What China can learn from France

Last year France enshrined environmental laws in its constitution for the first time. This was an unprecendented move, writes Liu Jianqiang, and may contain important lessons for China.

Green GDP”, the concept much vaunted by China’s State Environmental Protection Administration as a way to curb the environmental damage caused by economic growth, recently suffered its final setback. In the end, most of China’s government organs were happier to continue using the traditional measure of gross domestic product, despite its role in exacerbating the country’s current environmental crisis.

There is no other country where the environment is such a terrible state, and where a solution is so urgently needed, yet China treats its environment in a more negligent fashion than any other nation. Do Chinese people just not care about their health? 

Perhaps I am unfair: there are, after all, examples of the central government demonstrating its great concern for the environment. We have seen the government’s “scientific concept of development”, and the compulsory goals on energy efficiency and emissions reduction that were included in the eleventh Five Year Plan; all of which were unprecedented steps forward. 

However, there is also the bad news. A toxic leak in northeast China’s Songhua River in 2005 left a city of millions in panic over their drinking water. And pollution in southwest China’s Taihu Lake had a similar result this year. No officials have been held to account for these incidents, sending out an unfortunate message: just make sure the economy is doing well, and your promotion as an official is assured. Naturally, officials continue to value economic growth far above the environment.

As a result, all of China’s major rivers are polluted, our coastal waters and groundwater too. And there are many more examples of the problem: 

•Beijing forced half of its cars off the road in August to deal with severe air pollution, but the car industry is flourishing, with buyers flocking to dealerships. The number of cars on Beijing’s roads is increasing by 1,000 every day.

•Legislation is needed to stop environmental damage, but environmental laws are still very weak. 

•China’s environment authorities need the power to deal with polluters, but remain weaker than other government departments.

•Local environment authorities should have power over local government, but the reverse is true. 

One of the major causes of pollution is a warped view of political performance. This could be righted if traditional measures of GDP are replaced with an environmental perspective that takes ecological damage into account. This might give a clearer and more representative view of the success of economic development. However, it has been rejected by any.

It seems like all the roads ahead are blocked. We are working at cross-purposes, our left hand holding back the right. To free ourselves from this plight, perhaps we need to take a look at France. 

French lessons

France has a great deal of experience of environmental protection, but China should start by looking at the country’s legal and administrative example. 

In March 2006, Jacques Chirac, France’s president at the time, championed an amendment to the country’s constitution, which included an environmental charter. Besides its legal consequences, this also had a political and symbolic meaning. Chirac believed the charter would lead to “a revolution in the real sense of the word . . . of humanist environmentalism.”

This elevated the legal status of environmental issues to their highest possible level, alongside the 1789 Declaration of the Rights of Man and of the Citizen. 
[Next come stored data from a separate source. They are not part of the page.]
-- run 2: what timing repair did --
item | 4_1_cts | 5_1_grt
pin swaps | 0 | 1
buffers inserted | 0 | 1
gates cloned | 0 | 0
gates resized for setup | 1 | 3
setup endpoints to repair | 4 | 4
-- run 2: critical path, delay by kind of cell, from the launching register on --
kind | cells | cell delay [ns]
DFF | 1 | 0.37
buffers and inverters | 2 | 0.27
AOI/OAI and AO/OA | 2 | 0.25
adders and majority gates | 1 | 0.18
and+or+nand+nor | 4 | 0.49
[config.mk]
export PLATFORM = sky130hd
export DESIGN_NAME = merge_out_packer
export DESIGN_NICKNAME = d
export VERILOG_FILES = /design/src/rtl/merge_out_packer.sv
export SDC_FILE = /design/constraint.sdc
export NUM_CORES = 2
export LEC_CHECK = 0
export CAP_MARGIN = 20
export CORE_UTILIZATION = 45
export CTS_BUF_LIST = sky130_fd_sc_hd__clkbuf_8
export CTS_CLUSTER_SIZE = 28
export DETAILED_ROUTE_END_ITERATION = 7
export PLACE_DENSITY = 0.68
export SKIP_CTS_REPAIR_TIMING = 1
export SYNTH_ARGS = -nofsm -noshare
export SYNTH_HDL_FRONTEND = slang
export SYNTH_SLANG_ARGS = --single-unit
[constraint.sdc]
create_clock -name i_clk -period 2.23 [get_ports i_clk]
set_clock_uncertainty 0.1 [all_clocks]
set_input_delay 0.446 -clock i_clk [delete_from_list [all_inputs] [get_ports i_clk]]
set_output_delay 0.446 -clock i_clk [all_outputs]
set_load 0.005 [all_outputs]
**config.mk**
```make
export PLATFORM = sky130hd
export DESIGN_NAME = lzc_norm_pipe
export DESIGN_NICKNAME = d
export VERILOG_FILES = /design/src/rtl/lzc_norm_pipe.sv
export SDC_FILE = /design/constraint.sdc
export NUM_CORES = 1
export LEC_CHECK = 0
export ABC_AREA = 0
export BUFFER_PORTS_ARGS = -buffer_cell sky130_fd_sc_hd__buf_2
export CAP_MARGIN = 20
export CORE_ASPECT_RATIO = 1.4
export CORE_MARGIN = 2
export CORE_UTILIZATION = 60
export CTS_BUF_LIST = sky130_fd_sc_hd__clkbuf_4
export CTS_CLUSTER_DIAMETER = 150
export DETAILED_ROUTE_END_ITERATION = 8
export HOLD_SLACK_MARGIN = 0.12
export MAX_ROUTING_LAYER = met4
export PLACE_DENSITY = 0.92
export SYNTH_ARGS = -nofsm -noshare
export SYNTH_HDL_FRONTEND = slang
export SYNTH_SLANG_ARGS = --single-unit
```
**constraint.sdc**
```tcl
create_clock -name clk -period 3.6 [get_ports clk]
set_input_delay 0.54 -clock clk [delete_from_list [all_inputs] [get_ports clk]]
set_output_delay 0.54 -clock clk [all_outputs]
set_load 0.02 [all_outputs]
```
**src/rtl/lzc_norm_pipe.sv**
```systemverilog
// Two-stage leading-zero / leading-sign counter with normalising left shift.
// Stage 1 forms per-nibble counts; stage 2 priority-encodes them and shifts.
module lzc_norm_pipe #(
    parameter int WIDTH = 32,
    parameter int TAG_W = 4,
    parameter int CW    = $clog2(WIDTH) + 1
) (
    input  logic             clk,
    input  logic             rst,
    input  logic             flush,
    input  logic             in_valid,
    output logic             in_ready,
    input  logic [WIDTH-1:0] in_data,
    input  logic             in_mode,
    input  logic [TAG_W-1:0] in_tag,
    output logic             out_valid,
    input  logic             out_ready,
    output logic [CW-1:0]    out_count,
    output logic             out_zero,
    output logic [WIDTH-1:0] out_norm,
    output logic [TAG_W-1:0] out_tag
);

    localparam int NG = WIDTH / 4;

    // Handshake: a word moves on valid && ready; held stages keep all data stable.
    logic             s1_v;
    logic             s2_v;
    logic             s2_en;
    logic             s1_adv;
    logic             in_fire;

    logic [WIDTH-1:0] s1_data;
    logic             s1_mode;
    logic [TAG_W-1:0] s1_tag;
    logic [NG-1:0][1:0] s1_cnt;
    logic [NG-1:0]    s1_zero;

    assign s2_en     = !s2_v || out_ready;
    assign s1_adv    = s1_v && s2_en && !flush;
    assign in_ready  = !flush && (!s1_v || s2_en);
    assign in_fire   = in_valid && in_ready;
    assign out_valid = s2_v;

    // CLS counts leading zeros of the sign-xored lower bits; the appended 1
    // caps the count at WIDTH-1 when every lower bit matches the sign.
    logic [WIDTH-1:0]   scan;
    logic [NG-1:0][1:0] nib_cnt;
    logic [NG-1:0]      nib_zero;

    always_comb begin
        scan     = in_data;
        nib_cnt  = '0;
        nib_zero = '0;
        if (in_mode) begin
            scan = {in_data[WIDTH-2:0] ^ {(WIDTH-1){in_data[WIDTH-1]}}, 1'b1};
        end
        for (int g = 0; g < NG; g++) begin
            nib_zero[g] = (scan[4*g +: 4] == 4'b0000);
            if (scan[4*g+3])      nib_cnt[g] = 2'd0;
            else if (scan[4*g+2]) nib_cnt[g] = 2'd1;
            else if (scan[4*g+1]) nib_cnt[g] = 2'd2;
            else                  nib_cnt[g] = 2'd3;
        end
    end

    logic             found;
    logic [CW-1:0]    cnt_c;
    logic             zero_c;
    logic [WIDTH-1:0] norm_c;

    always_comb begin
        found = 1'b0;
        cnt_c = CW'(WIDTH);
        for (int g = NG - 1; g >= 0; g--) begin
            if (!found && !s1_zero[g]) begin
                found = 1'b1;
                cnt_c = CW'(4 * (NG - 1 - g)) + CW'(s1_cnt[g]);
            end
        end
        zero_c = s1_mode ? (cnt_c == CW'(WIDTH - 1)) : !found;
        norm_c = s1_data << cnt_c;
    end

    always_ff @(posedge clk or posedge rst) begin
        if (rst) begin
            s1_v      <= 1'b0;
            s2_v      <= 1'b0;
            s1_data   <= '0;
            s1_mode   <= 1'b0;
            s1_tag    <= '0;
            s1_cnt    <= '0;
            s1_zero   <= '0;
            out_count <= '0;
            out_zero  <= 1'b0;
            out_norm  <= '0;
            out_tag   <= '0;
        end else begin
            if (flush) begin
                s1_v <= 1'b0;
                s2_v <= 1'b0;
            end else begin
                if (in_ready) s1_v <= in_valid;
                if (s2_en)    s2_v <= s1_v;
            end
            if (in_fire) begin
                s1_data <= in_data;
                s1_mode <= in_mode;
                s1_tag  <= in_tag;
                s1_cnt  <= nib_cnt;
                s1_zero <= nib_zero;
            end
            if (s1_adv) begin
                out_count <= cnt_c;
                out_zero  <= zero_c;
                out_norm  <= norm_c;
                out_tag   <= s1_tag;
            end
        end
    end

endmodule

```
==> results.md <==
* Status: finished, final reports clean
* HP Class: primary input to async pin
* TritonCTS clock tree: done
* Final Net Count at 844
* Detailed Route Iter0 Violations at 601
* Worst hold slack at 163 ps
* Cell at the root of the clock tree: clkbuf_4
* CTS resizes at 0
* Mux cell area share after synthesis at 16.9%
* Synth Warn # at 0
* Dpl cell area at 0.00719 mm2
* WL final at 17.1 mm
* Ranking of synthesized cells by area: dfrtp_1 40%, mux2i_1 8.4%, nand2_1 6.2%
* Initial core utilization at 61.5%
* Crit path max fanout at 22
* Simple-gate area share of the yosys netlist at 18.8%
* Syn Std Cell Area at 0.00668 mm2
* Core Util, Final at 67.1%
* Full die area at 0.0120 mm2
* Crit path DAT at 3590 ps
* Syn Nets at 781
* Main combinational cell family by area after synthesis: compound AO/OA/AOI/OAI gates
* XOR/XNOR share of the synthesized area at 0%
* Hold buffers post-CTS at 0
* Tmin final at 3230 ps
* Reg-to-reg endpoint: out_norm[30]
* Total track usage at 30.3%
* I/O pins at 87
* Detailed placement HPWL at 12.7 mm
* Sequential area share after synthesis at 39.7%
* GR Overflow Total at 0
* Setup Fix Bufs, Post-CTS at 0
* Reg clk slew, reported paths at 160 ps
* Largest net degree at the start of global routing at 107
* EDFF count, synth at 0
* Chip height at 129 um
* Area grow syn2layout at 9.12%
* Die width at 93.2 um
* CP Capture Type: register
* FILL cells at 885
* Drt wl/cell at 18.0 um
* R2R Path Start: s1_zero[4]
* Critical Path Start Type: register
* FP Rows at 45
* Fraction of layout cells with a size suffix above 1 at 22.0%
* Setup violators final at 0
* Worst rel slew slack at 39.1%
* FF-to-FF path depth at 8
* Final Max Tran Viols at 0
* Antenna Nets Post-Route at 0
* Vias in the first global route at 5831
* Gpl congestion at 1.03
* Total Power at 3.38 mW
* Req. time, crit path at 3960 ps
* Fin. Hold Viols at 0
* CTS sink cnt at 106
* Cell taking the most area after synthesis: dfrtp_1
* Fmax at 0.310 GHz
* WS Path Type: register to register
* Tcrit/Tclk final at 89.7%
* Initial antenna violation count at 1
* CTS Buffer Depth at 2
* Area of the core at 0.0109 mm2
* Synth Register Bits at 106
* Reg2Reg Setup Slack at 370 ps
* Max_cap viols at 0
* Leakage power at 3.23 nW
* Via count at 6074
* Tightest Pin Transition at 913 ps
* DRT Pass-1 Iters at 6
* Via-per-instance ratio at 6.41
* Worst-Skew Late Latency at 460 ps
* Synth top area share at 39.7%
* Post-synthesis compound-gate area fraction at 19.7%
* First-pass GRT wire length at 28.4 mm
* Post-route cell area at 0.00729 mm2
* Post-Synth Adder-Cell Area at 0%
* Post-route DRC at 0
* Asr flop ratio synth at 100%
* CTS Buf Count at 9
* Area occupied by multi-input gates at 0.00371 mm2
* Ys flop type: dfrtp_1
* PwrDens at 463 mW/mm2
* Setup TNS at 0 ps
* Worst Clk Skew at 16.9 ps
* Port Buffer Count at 86
* Most common cell after layout, fill and taps aside: nand2_1
* RSZ-0062 raised after global routing: no
* Htree depth at 3
* Post-synthesis cell type count at 69
* Maximum vdd ir drop at 199 uV
* Register area at 0.00265 mm2
* Syn Area/Cell at 9.04 um2
* Most frequent cells in the layout: 110 x nand2_1, 106 x dfrtp_1, 86 x buf_2, 56 x mux2i_1, 55 x o21ai_0
* Cells after Synth at 739
-- worst max-delay path: stages, from the launching register on --
cell	delay [ps]
dfrtp_1	530
nand2b_1	200
a311oi_1	350
o221ai_2	160
nand2_2	490
mux4_2	590
mux2i_1	290
mux2i_1	160
a221o_1	350
-- sequential cells by signal, summed over array words and instances (netlist names), 4 cells and up --
signal and count:
s1_tag 4, s1_cnt 16, out_count 6, out_norm 32, s1_zero 8, s1_data 32
out_tag 4
-- how the worst max path moves through the flow --
| stage | start | end | slack, ps | cells after the start |
|---|---|---|---|---|
| 3_5_place_dp | s1_zero[4] | out_norm[23] | 420 | 8 |
| 3_3_place_gp | s1_zero[4] | out_norm[23] | 610 | 8 |
| 5_1_grt | s1_zero[6] | out_norm[23] | 210 | 7 |
| 4_1_cts | s1_zero[4] | out_norm[23] | 400 | 8 |
| 2_1_floorplan | rst | out_count[0] | 270 | 1 |
| 6_report | s1_zero[4] | out_norm[30] | 370 | 8 |
-- cell usage after synthesis (10+ instances only) --
cell        n
nand2_1   111
dfrtp_1   106
mux2i_1    56
o21ai_0    55
a21oi_1    49
nor2_1     44
mux2_2     35
clkbuf_1   32
nand3_1    32
nor3_1     20
or3_1      15
inv_1      14
nand2b_1   14
nor2b_1    10
-- power breakdown --
group	leakage, nW	switching [mW]	internal [mW]
sequential	1.33	0.186	1.40
clock	0.0570	0.378	0.134
combinational	1.84	0.763	0.512
total	3.23	1.33	2.05
-- through the flow --
stage                     setup WS, ps  cells
after floorplan                    271    739
final                              369    948
after global routing               207    948
after global placement             611    932
after detailed placement           422    932
after CTS                          396    947
-- kinds of logic after synthesis --
group                  Yosys count
flip-flops                     106
AND/OR/NAND/NOR                268
AO/OA/AOI/OAI                  198
multiplexers                    99
buffers and inverters           68
-- final cells by class --
class	instances	area share, %
diodes	1	0.0343
clock buffers	9	0.927
clock inverters	6	0.463
inverters	15	0.806
multi-input cells	565	50.9
flip-flops and latches	106	36.4
well taps	141	2.42
repair buffers	105	8.03
-- metal layers --
metal	part of all wire, %	global-route usage (%)	vias up
met5	0	-	-
li1	-	-	2836
met3	6.4	4.39	71
met2	48	48.6	320
met4	4.9	16.5	0
met1	40	37.0	2847
Note: power is estimated with default switching activity, not from simulation.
The environmental charter enshrined in the constitution the concept of common heritage, the human right to a healthy environment and the public’s rights and duties regarding sustainable development. An official who helped who helped draft the charter was quoted as saying that acknowledging environmental rights and making them a freedom and fundamental principle would prevent the implementation of any measures which contradict sustainable development. 

The significance of the charter is that no other law may contradict it. By contrast, China’s environmental laws are numerous and of little use. There are no consequences for companies or local governments that ignore them, which they continue to do. Enshrining the principles of environmental protection and sustainable development in the Chinese consitution would give them unprecedented legal status as well as symbolic power.  

But it does not stop at legal protection; administrative powers are also used to protect France’s environment. I visited the French Ministry of Ecology and the Environment at the end of May and found it in a state of productive chaos. Nicolas Sarkozy, the incoming president, was overseeing the expansion of the department, renaming it the Ministry of the Environment and Sustainable Development. Its workforce was expanded from 800 to 5,000, not counting regional offices. And with the new employees came new jobs, covering energy, transportation, tourism and oceans. This means that the two most polluting sectors, energy and transportation, are now the responsibility of France’s new ministry. The country has avoided the problem of environmental authorities being unable to exert power over industry.

France was the first country to establish an environmental ministry, but its importance has increased over the years. I spoke to French environmental lawyer and former environment minister Corinne Lepage. The title of her book, Nothing can be done, Madam Minister, reflects the problems of her job; limited powers meant she was impeded at every step. 

Commenting on the power of the new ministry, Lepage said that she had always hoped to see an expansion of that kind. The changes mean the ministry now has increased importance, but she could not say how the different aspects of its work would be balanced in the new organisation.

What does this mean for China? Well, some claimed that green GDP was unprecedented and was therefore impractical. However, there is a precedent for prioritising environmental law and environmental administration, and it is a precedent that can solve China’s environmental issues. So, can China learn from France?


Liu Jianqiang, born in 1969, is a Beijing-based investigative journalist. He has a long-standing interest in environmental issues.